« Je suis très préoccupé par des informations faisant état de plusieurs cas de traitement inhumains et dégradants infligés à des personnes handicapées vivant dans des institutions fermées. La Roumanie a besoin de se doter d'un mécanisme national de prévention de la torture permettant de garantir la protection effective des droits de l'homme des personnes privées de liberté », a déclaré aujourd'hui Nils Muižnieks, Commissaire aux droits de l'homme du Conseil de l'Europe, à l'issue d'une visite de cinq jours en Roumanie.
Le Commissaire s'est rendu dans une institution située à Tancabesti, près de Bucarest, où vivent une cinquantaine d'enfants et d'adolescents handicapés. « Isoler des enfants handicapés dans des institutions comme celle que j'ai visitée ne peut que conduire à la dégradation de leur santé et à leur exclusion sociale. Le placement de personnes handicapées en institution perpétue leur stigmatisation et leur marginalisation, ce qui emporte violation de leur droit à l'autonomie de vie et à l'inclusion dans la société, garanti par la Convention des Nations Unies relative aux droits des personnes handicapées, par laquelle la Roumanie est liée. Pour mettre fin à cette pratique regrettable, il faut s'engager résolument sur la voie de la désinstitutionalisation et de la promotion de l'autonomie des personnes handicapées. »

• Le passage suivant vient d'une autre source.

==> src/rtl/i2c_adj_pkg.sv <==
package i2c_adj_pkg;
  localparam int SUB_W = 8;

  typedef enum logic [2:0] {
    ST_IDLE,
    ST_RX,
    ST_ACK,
    ST_TX,
    ST_IGNORE
  } bus_state_t;

  typedef enum logic [1:0] {
    PH_ADDR,
    PH_SUB,
    PH_DATA
  } byte_phase_t;
endpackage

==> src/rtl/i2c_glitch_filter.sv <==
module i2c_glitch_filter #(
  parameter int FILT_LEN = 10
) (
  input  logic clk,
  input  logic rst,
  input  logic raw_i,
  output logic clean_o
);
  localparam int CNT_W = $clog2(FILT_LEN + 1);
  localparam logic [CNT_W-1:0] CNT_LAST = CNT_W'(FILT_LEN - 1);

  logic             sync1, sync2;
  logic [CNT_W-1:0] run_cnt;

  always_ff @(posedge clk) begin
    if (rst) begin
      sync1   <= 1'b1;
      sync2   <= 1'b1;
      clean_o <= 1'b1;
      run_cnt <= '0;
    end else begin
      sync1 <= raw_i;
      sync2 <= sync1;
      if (sync2 == clean_o) begin
        run_cnt <= '0;
      end else if (run_cnt == CNT_LAST) begin
        clean_o <= sync2;
        run_cnt <= '0;
      end else begin
        run_cnt <= run_cnt + 1'b1;
      end
    end
  end

  // the qualified level only ever moves to a level the synchronizer was holding
  AST_FILTER_FOLLOWS: assert property (@(posedge clk) disable iff (rst)
    (clean_o != $past(clean_o)) |-> (clean_o == $past(sync2)));
endmodule

==> src/rtl/i2c_adj_regbank.sv <==
module i2c_adj_regbank #(
  parameter int NUM_REGS = 16
) (
  input  logic                  clk,
  input  logic                  rst,
  input  logic                  wr_en,
  input  logic [7:0]            wr_addr,
  input  logic [7:0]            wr_data,
  output logic [NUM_REGS*8-1:0] regs_flat
);
  for (genvar i = 0; i < NUM_REGS; i++) begin : g_reg
    always_ff @(posedge clk) begin
      if (rst) begin
        regs_flat[i*8 +: 8] <= 8'h00;
      end else if (wr_en && (wr_addr == 8'(i))) begin
        regs_flat[i*8 +: 8] <= wr_data;
      end
    end
  end

  AST_WRITE_IN_RANGE: assert property (@(posedge clk) disable iff (rst)
    wr_en |-> (32'(wr_addr) < NUM_REGS));
endmodule

==> src/rtl/i2c_adj_engine.sv <==
module i2c_adj_engine
  import i2c_adj_pkg::*;
#(
  parameter logic [6:0] DEV_ADDR = 7'h46,
  parameter int         NUM_REGS = 16
) (
  input  logic             clk,
  input  logic             rst,
  input  logic             scl_f,
  input  logic             sda_f,
  input  logic [7:0]       status,
  output logic             sda_oe,
  output logic             wr_en,
  output logic [SUB_W-1:0] wr_addr,
  output logic [7:0]       wr_data
);
  localparam logic [SUB_W-1:0] LAST_SUB = SUB_W'(NUM_REGS - 1);

  bus_state_t       state;
  byte_phase_t      phase;
  logic             scl_q, sda_q;
  logic [2:0]       bit_cnt;
  logic [7:0]       shreg;
  logic             byte_full;
  logic             is_read;
  logic [SUB_W-1:0] ptr;

  logic start_det, stop_det, scl_rise, scl_fall;

  always_comb begin
    start_det = scl_f & scl_q & sda_q & ~sda_f;
    stop_det  = scl_f & scl_q & ~sda_q & sda_f;
    scl_rise  = scl_f & ~scl_q;
    scl_fall  = ~scl_f & scl_q;
  end

  always_ff @(posedge clk) begin
    if (rst) begin
      scl_q     <= 1'b1;
      sda_q     <= 1'b1;
      state     <= ST_IDLE;
      phase     <= PH_ADDR;
      bit_cnt   <= '0;
      shreg     <= '0;
      byte_full <= 1'b0;
      is_read   <= 1'b0;
      ptr       <= '0;
      sda_oe    <= 1'b0;
      wr_en     <= 1'b0;
      wr_addr   <= '0;
      wr_data   <= '0;
    end else begin
      scl_q <= scl_f;
      sda_q <= sda_f;
      wr_en <= 1'b0;
      if (stop_det) begin
        state     <= ST_IDLE;
        sda_oe    <= 1'b0;
        byte_full <= 1'b0;
      end else if (start_det) begin
        state     <= ST_RX;
        phase     <= PH_ADDR;
        bit_cnt   <= '0;
        byte_full <= 1'b0;
        sda_oe    <= 1'b0;
      end else begin
        unique case (state)
          ST_RX: begin
            if (scl_rise && !byte_full) begin
              shreg   <= {shreg[6:0], sda_f};
              bit_cnt <= bit_cnt + 1'b1;
              if (bit_cnt == 3'd7) byte_full <= 1'b1;
            end else if (scl_fall && byte_full) begin
              byte_full <= 1'b0;
              unique case (phase)
                PH_ADDR: begin
                  if (shreg[7:1] == DEV_ADDR) begin
                    is_read <= shreg[0];
                    sda_oe  <= 1'b1;
                    state   <= ST_ACK;
                  end else begin
                    state <= ST_IGNORE;
                  end
                end
                PH_SUB: begin
                  ptr    <= shreg;
                  sda_oe <= 1'b1;
                  state  <= ST_ACK;
                end
                default: begin
                  if (32'(ptr) < NUM_REGS) begin
                    wr_en   <= 1'b1;
                    wr_addr <= ptr;
                    wr_data <= shreg;
                  end
                  ptr    <= (ptr >= LAST_SUB) ? '0 : ptr + 1'b1;
                  sda_oe <= 1'b1;
                  state  <= ST_ACK;
                end
              endcase
            end
          end
          ST_ACK: begin
            if (scl_fall) begin
              bit_cnt <= '0;
              if (phase == PH_ADDR && is_read) begin
                shreg  <= status;
                sda_oe <= ~status[7];
                state  <= ST_TX;
              end else begin
                sda_oe <= 1'b0;
                state  <= ST_RX;
                if (phase == PH_ADDR) phase <= PH_SUB;
                else                  phase <= PH_DATA;
              end
            end
          end
          ST_TX: begin
            if (scl_fall) begin
              if (bit_cnt == 3'd7) begin
                sda_oe <= 1'b0;
                state  <= ST_IGNORE;
              end else begin
                shreg   <= {shreg[6:0], 1'b0};
                sda_oe  <= ~shreg[6];
                bit_cnt <= bit_cnt + 1'b1;
              end
            end
          end
          default: ;
        endcase
      end
    end
  end

  AST_STOP_RELEASES: assert property (@(posedge clk) disable iff (rst)
    stop_det |=> !sda_oe);

  AST_OE_MOVES_SCL_LOW: assert property (@(posedge clk) disable iff (rst)
    ((sda_oe != $past(sda_oe)) && !$past(start_det) && !$past(stop_det))
      |-> !$past(scl_f));

  AST_FOREIGN_SILENT: assert property (@(posedge clk) disable iff (rst)
    (state == ST_RX && phase == PH_ADDR && scl_fall && byte_full
      && shreg[7:1] != DEV_ADDR) |=> !sda_oe);

  AST_IGNORE_NO_WRITE: assert property (@(posedge clk) disable iff (rst)
    (state == ST_IGNORE) |=> !wr_en);
endmodule

==> src/rtl/i2c_adj_slave.sv <==
module i2c_adj_slave #(
  parameter logic [6:0] DEV_ADDR = 7'h46,
  parameter int         NUM_REGS = 16,
  parameter int         FILT_LEN = 10
) (
  input  logic                  clk,
  input  logic                  rst,
  input  logic                  scl_i,
  input  logic                  sda_i,
  output logic                  sda_oe,
  input  logic                  h_lock,
  input  logic                  v_lock,
  input  logic                  xray_latched,
  input  logic                  h_pol,
  input  logic                  v_pol,
  input  logic [2:0]            sync_seen,
  output logic [NUM_REGS*8-1:0] regs_flat
);
  localparam int NLINES = 2;

  logic [NLINES-1:0] raw_lines, clean_lines;
  logic [7:0]        status_byte;
  logic              wr_en;
  logic [7:0]        wr_addr, wr_data;

  assign raw_lines   = {sda_i, scl_i};
  assign status_byte = {h_lock, v_lock, xray_latched, h_pol, v_pol, sync_seen};

  for (genvar k = 0; k < NLINES; k++) begin : g_filt
    i2c_glitch_filter #(.FILT_LEN(FILT_LEN)) u_filt (
      .clk     (clk),
      .rst     (rst),
      .raw_i   (raw_lines[k]),
      .clean_o (clean_lines[k])
    );
  end

  i2c_adj_engine #(.DEV_ADDR(DEV_ADDR), .NUM_REGS(NUM_REGS)) u_engine (
    .clk     (clk),
    .rst     (rst),
    .scl_f   (clean_lines[0]),
    .sda_f   (clean_lines[1]),
    .status  (status_byte),
    .sda_oe  (sda_oe),
    .wr_en   (wr_en),
    .wr_addr (wr_addr),
    .wr_data (wr_data)
  );

  i2c_adj_regbank #(.NUM_REGS(NUM_REGS)) u_regs (
    .clk       (clk),
    .rst       (rst),
    .wr_en     (wr_en),
    .wr_addr   (wr_addr),
    .wr_data   (wr_data),
    .regs_flat (regs_flat)
  );

  AST_RESET_RELEASED: assert property (@(posedge clk)
    rst |=> !sda_oe);
endmodule

==> config.mk <==
export PLATFORM = sky130hd
export DESIGN_NAME = i2c_adj_slave
export DESIGN_NICKNAME = d
export VERILOG_FILES = /design/src/rtl/i2c_adj_pkg.sv /design/src/rtl/i2c_glitch_filter.sv /design/src/rtl/i2c_adj_regbank.sv /design/src/rtl/i2c_adj_engine.sv /design/src/rtl/i2c_adj_slave.sv
export SDC_FILE = /design/constraint.sdc
export NUM_CORES = 1
export LEC_CHECK = 0
export BUFFER_PORTS_ARGS = -buffer_cell sky130_fd_sc_hd__buf_2
export CORE_ASPECT_RATIO = 0.6
export CORE_MARGIN = 5
export CORE_UTILIZATION = 53
export CTS_CLUSTER_DIAMETER = 30
export DETAILED_ROUTE_END_ITERATION = 8
export GPL_TIMING_DRIVEN = 0
export PLACE_DENSITY_LB_ADDON = 0.15
export SLEW_MARGIN = 25
export SYNTH_ARGS = -nofsm -noshare
export SYNTH_HDL_FRONTEND = slang
export SYNTH_HIERARCHICAL = 1
export SYNTH_SLANG_ARGS = --single-unit
==> constraint.sdc <==
create_clock -name clk -period 5.1 [get_ports clk]
set_input_delay 0.51 -clock clk [delete_from_list [all_inputs] [get_ports clk]]
set_output_delay 0.51 -clock clk [all_outputs]
set_load 0.01 [all_outputs]
==> reports/summary.txt <==
Max incr delay on CP: 0.74 ns
Reg2Reg Launch Point: u_engine/state[0]
Status: complete, no violations
First-pass GRT wire length: 33,400 um
Num ports: 141
Grt ovf: 0
Syn_area_per_cell: 10.6 um2
Fin crit period: 2.31 ns
Vias: 6,081
Hpwl dp: 15,000 um
Die width: 167 um
Path length in cells of the critical path: 5
Worst Tran Pin Value: 0.845 ns
Hold Path Cell Cnt: 2
Avg WL per Cell: 18.6 um
Number of enable flip-flop cells after synthesis: 0
# DRC: 0
DRT antenna net count: 0
Hold Buf Count CTS: 0
Type of the tightest min-delay check: input port to register
Ys flop type: dfxtp_1
Drt via density: 5.46
Period utilization: 45.2%
Kind of end point of the critical path: register
Sink Count: 188
RSZ-0062 raised after global routing: no
Yosys warning count: 6
Final RePlAce weighted congestion: 0.872
Slew margin rel.: 43.5%
Initial Util: 54.2%
Final #Nets: 922
Antenna violations before repair: 0
Pleak: 4.69 nW
VDD IR-drop max: 0.195 mV
GRT Util Overall: 23.5%
CTS tree: yes
Slew Limit Fails: 0
Worst skew pair latency: 0.42 ns
Post-synth ARST share: 0%
Cell count after synthesis: 743
Worst-path fanout max: 10
Syn-to-layout area delta: 19.5%
Cts bufs inserted: 17
Die height: 104 um
Final wirelength: 20,700 um
CTS H-tree lvls: 4
Synth top area share: 47.8%
Layout cells sized above 1: 23.2%
CORE AREA: 0.0145 mm2
Detailed Routing Iterations Pass 1: 6
Largest net degree at the start of global routing: 18
Clock Path Buffers: 2
FP Rows: 34
CP arrival: 2.62 ns
Sequential-to-total area share from yosys stat: 47.8%
WHS Endpoint: g_filt[1].u_filt/sync1
Area leader, netlist: dfxtp_1
Post-CTS sizing: 0
Post-synth cell types: 59
I/O Buffers: 140
Crit path top cell by count: clkbuf_1
Number of global-route vias before repair: 6,260
Inserted Diodes: 0
Worst Hold Launch: sda_i
R2R Path End: u_engine/shreg[5]
Setup slack, reg-to-reg: 2.79 ns
Setup TNS: 0 ns
R2R cell count: 5
Max frequency: 0.433 GHz
Synth Net Count: 763
CP Class: register to register
Post-synthesis cell area: 0.00787 mm2
Crit path max-delay cell type: nor3b_1
Root buf cell: clkbuf_16
Post-place setup slack: 2.64 ns
Synth Register Bits: 188
Iter 0 DRT Violations: 425
Hold Vio Cnt, Final: 0
CP Launch Type: register
Die area: 0.0175 mm2
Setup Buffers After CTS: 0
Worst clock skew: 0.0157 ns
Final Setup Violations: 0
Slack of the critical path: 2.79 ns
CTS clk-pin slew, worst paths: 0.07 ns
Synth top area cells: dfxtp_1 48%, mux2i_1 18%, nand2b_1 11%
PwrDens: 302 mW/mm2
Total of max-cap violations: 0
Worst-path cell chain: clkbuf_1 > nor3b_1 > clkbuf_1 > o22ai_1 > a221oi_1
Bufs and invs on worst path: 2
Data required, critical path: 5.41 ns
Cell family with most CP delay: simple AND/OR/NAND/NOR gates
==> cell usage in the layout, fill, tap and decap left out, types with 2 or more instances in the layout <==
cell       netlist  layout
dfxtp_1        188     188
buf_2            6     146
mux2i_1        141     141
nand2b_1       140     140
clkbuf_1        43      45
nor2_1          32      32
inv_1           18      18
clkbuf_16        0      17
a21oi_1         16      16
nand3_1         11      11
o21ai_0         10      10
nor2b_1          9       9
a221oi_1         9       9
ha_1             8       8
nand2_1          8       8
and2_1           8       8
or2_2            7       7
o22ai_1          7       7
nand4_2          6       6
nand4_4          6       6
inv_6            0       5
xnor2_1          5       5
a31oi_1          5       5
and3b_1          3       3
xor2_1           3       3
nor3b_1          3       3
nor3_1           3       3
nand4b_1         3       3
and3_1           3       3
nand3_4          3       3
clkbuf_8         0       2
clkinv_4         0       2
or3_4            2       2
a31o_2           2       2
a22oi_1          2       2
or4_1            2       2
buf_6            2       2
a21o_1           2       2
a311oi_1         2       2
a211oi_1         2       2
==> sequential cells by signal, summed over array words and instances, names as in the netlist <==
register and flops:
u_engine/scl_q 1, u_engine/state 3, u_engine/sda_q 1, u_regs/regs_flat 128
g_filt.u_filt/sync2 2, u_engine/wr_data 8, u_engine/wr_addr 8, u_engine/ptr 8
u_engine/bit_cnt 3, u_engine/shreg 8, u_engine/wr_en 1, u_engine/phase 2
u_engine/byte_full 1, u_engine/sda_oe 1, g_filt.u_filt/clean_o 2, u_engine/is_read 1
g_filt.u_filt/sync1 2, g_filt.u_filt/run_cnt 8
==> cell families after synthesis <==
group,after synthesis,share of synthesized area (%)
compound gates,66,5.63
xor+xnor,8,0.890
fa+ha+maj,8,1.27
buf+inv,71,4.02
flops,188,47.8
mux,142,18.1
simple gates,260,22.3
==> routing by layer <==
layer | wire [um] | vias up | GRT usage, % | part of all wire, %
met3 | 1500 | 16 | 6.42 | 7.2
met4 | 136 | 0 | 5.15 | 0.66
met1 | 9760 | 2971 | 31.7 | 47
met2 | 9340 | 222 | 38.0 | 45
met5 | 0 | - | 0 | 0
li1 | - | 2872 | - | -
==> per-stage QoR <==
step | cells | total power [mW] | util, % | instance area (um2) | hold slack (ns)
CTS | 1113 | 2.85 | 64.8 | 9400 | 0.257
global placement | 1081 | 1.55 | 60.8 | 8820 | 0.394
detailed placement | 1081 | 1.55 | 60.8 | 8820 | 0.400
floorplan | 743 | 1.54 | - | 7870 | 0.389
global route | 1113 | 2.93 | 64.8 | 9400 | 0.261
finish | 1113 | 2.84 | 64.8 | 9400 | 0.271
==> cell usage after synthesis, types with 2 or more instances <==
| master | n |
|---|---|
| a311oi_1 | 2 |
| nand3_1 | 11 |
| buf_6 | 2 |
| mux2i_1 | 141 |
| clkbuf_1 | 43 |
| o22ai_1 | 7 |
| and3b_1 | 3 |
| nand4_4 | 6 |
| a31o_2 | 2 |
| ha_1 | 8 |
| or2_2 | 7 |
| o21ai_0 | 10 |
| nor2_1 | 32 |
| nand3_4 | 3 |
| xor2_1 | 3 |
| a21o_1 | 2 |
| a21oi_1 | 16 |
| a211oi_1 | 2 |
| and2_1 | 8 |
| nand4b_1 | 3 |
| and3_1 | 3 |
| dfxtp_1 | 188 |
| inv_1 | 18 |
| nand4_2 | 6 |
| nor2b_1 | 9 |
| or4_1 | 2 |
| nor3b_1 | 3 |
| a221oi_1 | 9 |
| nand2_1 | 8 |
| a22oi_1 | 2 |
| buf_2 | 6 |
| or3_4 | 2 |
| a31oi_1 | 5 |
| nor3_1 | 3 |
| nand2b_1 | 140 |
| xnor2_1 | 5 |
==> report_power, final <==
part | switching [mW] | internal (mW) | leakage [nW]
sequential | 0.00115 | 1.47 | 1.51
clock | 0.598 | 0.718 | 0.284
combinational | 0.0250 | 0.0242 | 2.89
==> worst reg2reg max path, stage by stage, from the launching register on <==
cell	delay (ns)
dfxtp_1	0.31
clkbuf_1	0.20
nor3b_1	0.74
clkbuf_1	0.47
o22ai_1	0.18
a221oi_1	0.30
==> how the worst max path moves through the flow <==
stage | start | end | slack (ns)
floorplan | g_filt[0].u_filt/clean_o | u_engine/wr_addr[2] | 3.15
global placement | rst | u_regs/regs_flat[114] | 2.68
detailed placement | rst | u_regs/regs_flat[114] | 2.64
CTS | u_engine/state[0] | u_engine/shreg[5] | 2.88
global route | u_engine/state[0] | u_engine/shreg[5] | 2.66
finish | u_engine/state[0] | u_engine/shreg[5] | 2.79
==> final cells by class <==
| class | instances | area (um2) |
|---|---|---|
| Buffer | 53 | 249 |
| Clock inverter | 11 | 126 |
| Timing Repair Buffer | 140 | 701 |
| Multi-Input combinational cell | 484 | 3790 |
| Fill cell | 1179 | 5100 |
| Clock buffer | 21 | 460 |
| Tap cell | 198 | 248 |
| Inverter | 18 | 67.6 |
| Sequential cell | 188 | 3760 |
Power figures use the tool's default switching activity.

S'agissant des personnes atteintes de déficiences intellectuelles ou psychosociales, des mesures devraient également être prises afin de remplacer le système de prise de décision substitutive par un système de prise de décision assistée. « Malheureusement, les changements apportés récemment à la législation interne n'ont pas entraîné l'abolition de la déclaration d'incapacité totale et de la tutelle plénière. J'exhorte les autorités à mettre la législation en conformité avec la Convention relative aux droits des personnes handicapées, de manière à ce que ces personnes jouissent de la capacité juridique sur un pied d'égalité avec les autres dans tous les aspects de la vie. »
Le Commissaire s'est réjoui du rétablissement de l'Autorité nationale pour la protection de l'enfance. Il a exprimé l'espoir que cela donnera un nouvel élan aux efforts des autorités visant à combattre les tendances négatives de ces dernières années, qui ont surtout affecté les enfants issus de groupes sociaux défavorisés, tels que les Roms et les personnes en situation d'extrême pauvreté.
Le Commissaire s'est déclaré particulièrement préoccupé par la situation des plus de 80 000 enfants que leurs parents laissent en Roumanie lorsqu'ils vont travailler à l'étranger. « J'invite instamment les autorités à renforcer la protection de ces enfants, qui souffrent beaucoup de l'absence de leurs parents. Il faudrait appliquer d'urgence des mesures en faveur de la prise en charge sanitaire et de l'intégration sociale des plus de 5 000 enfants des rues qui vivent dans des conditions déplorables à Bucarest et d'autres villes de Roumanie. Dans ce contexte, je salue le projet du ministère de la Santé de créer des centres de santé. »
Le Commissaire a aussi salué les mesures prises par les autorités depuis 2013, grâce auxquelles près de 5 000 enfants roms ont été enregistrés à l'état civil et plus de 30 000 adultes ont obtenu des papiers d'identité. « J'encourage les autorités à poursuivre ces efforts, qui sont indispensables pour permettre aux personnes concernées de bénéficier des droits sociaux fondamentaux que sont l'accès aux soins et l'accès à l'éducation. »
Le Commissaire Muižnieks a constaté avec satisfaction le succès des mesures adoptées par la Roumanie pour intégrer les enfants et les adolescents roms dans le système éducatif et pour promouvoir l'enseignement du romani et de l'histoire des Roms dans les établissements scolaires. « Le taux de décrochage des élèves roms, estimé à 36 %, reste cependant trop élevé. J'exhorte les autorités à mobiliser les fonds nécessaires et à mieux utiliser l'efficace outil de médiation sociale créé en Roumanie que sont les médiateurs roms, dont seuls la moitié est actuelle employés. »
Enfin, tout en se félicitant des dispositions anti-discrimination intégrées dans la législation nationale et de l'action du Conseil national de lutte contre la discrimination, le Commissaire a vivement encouragé les autorités à combattre plus énergiquement les crimes de haine. « J'observe avec inquiétude que les autorités roumaines semblent sous-estimer le nombre d'infractions motivées par la haine raciale commises dans le pays, dont les premières victimes sont les Roms. Bien que des ONG et des médias fassent régulièrement état de telles infractions, aucune n'a fait l'objet d'une procédure judiciaire en 2013. Il convient de veiller tout particulièrement à ce que les cas de discours de haine et de crime de haine soient dûment signalés et à ce que les membres des forces de l'ordre et les professionnels du droit reçoivent systématiquement une formation qui les rende capables de reconnaître les infractions à motivation raciste, de mener des enquêtes effectives et de sanctionner les coupables. »
Le rapport du Commissaire sur la visite sera publié prochainement.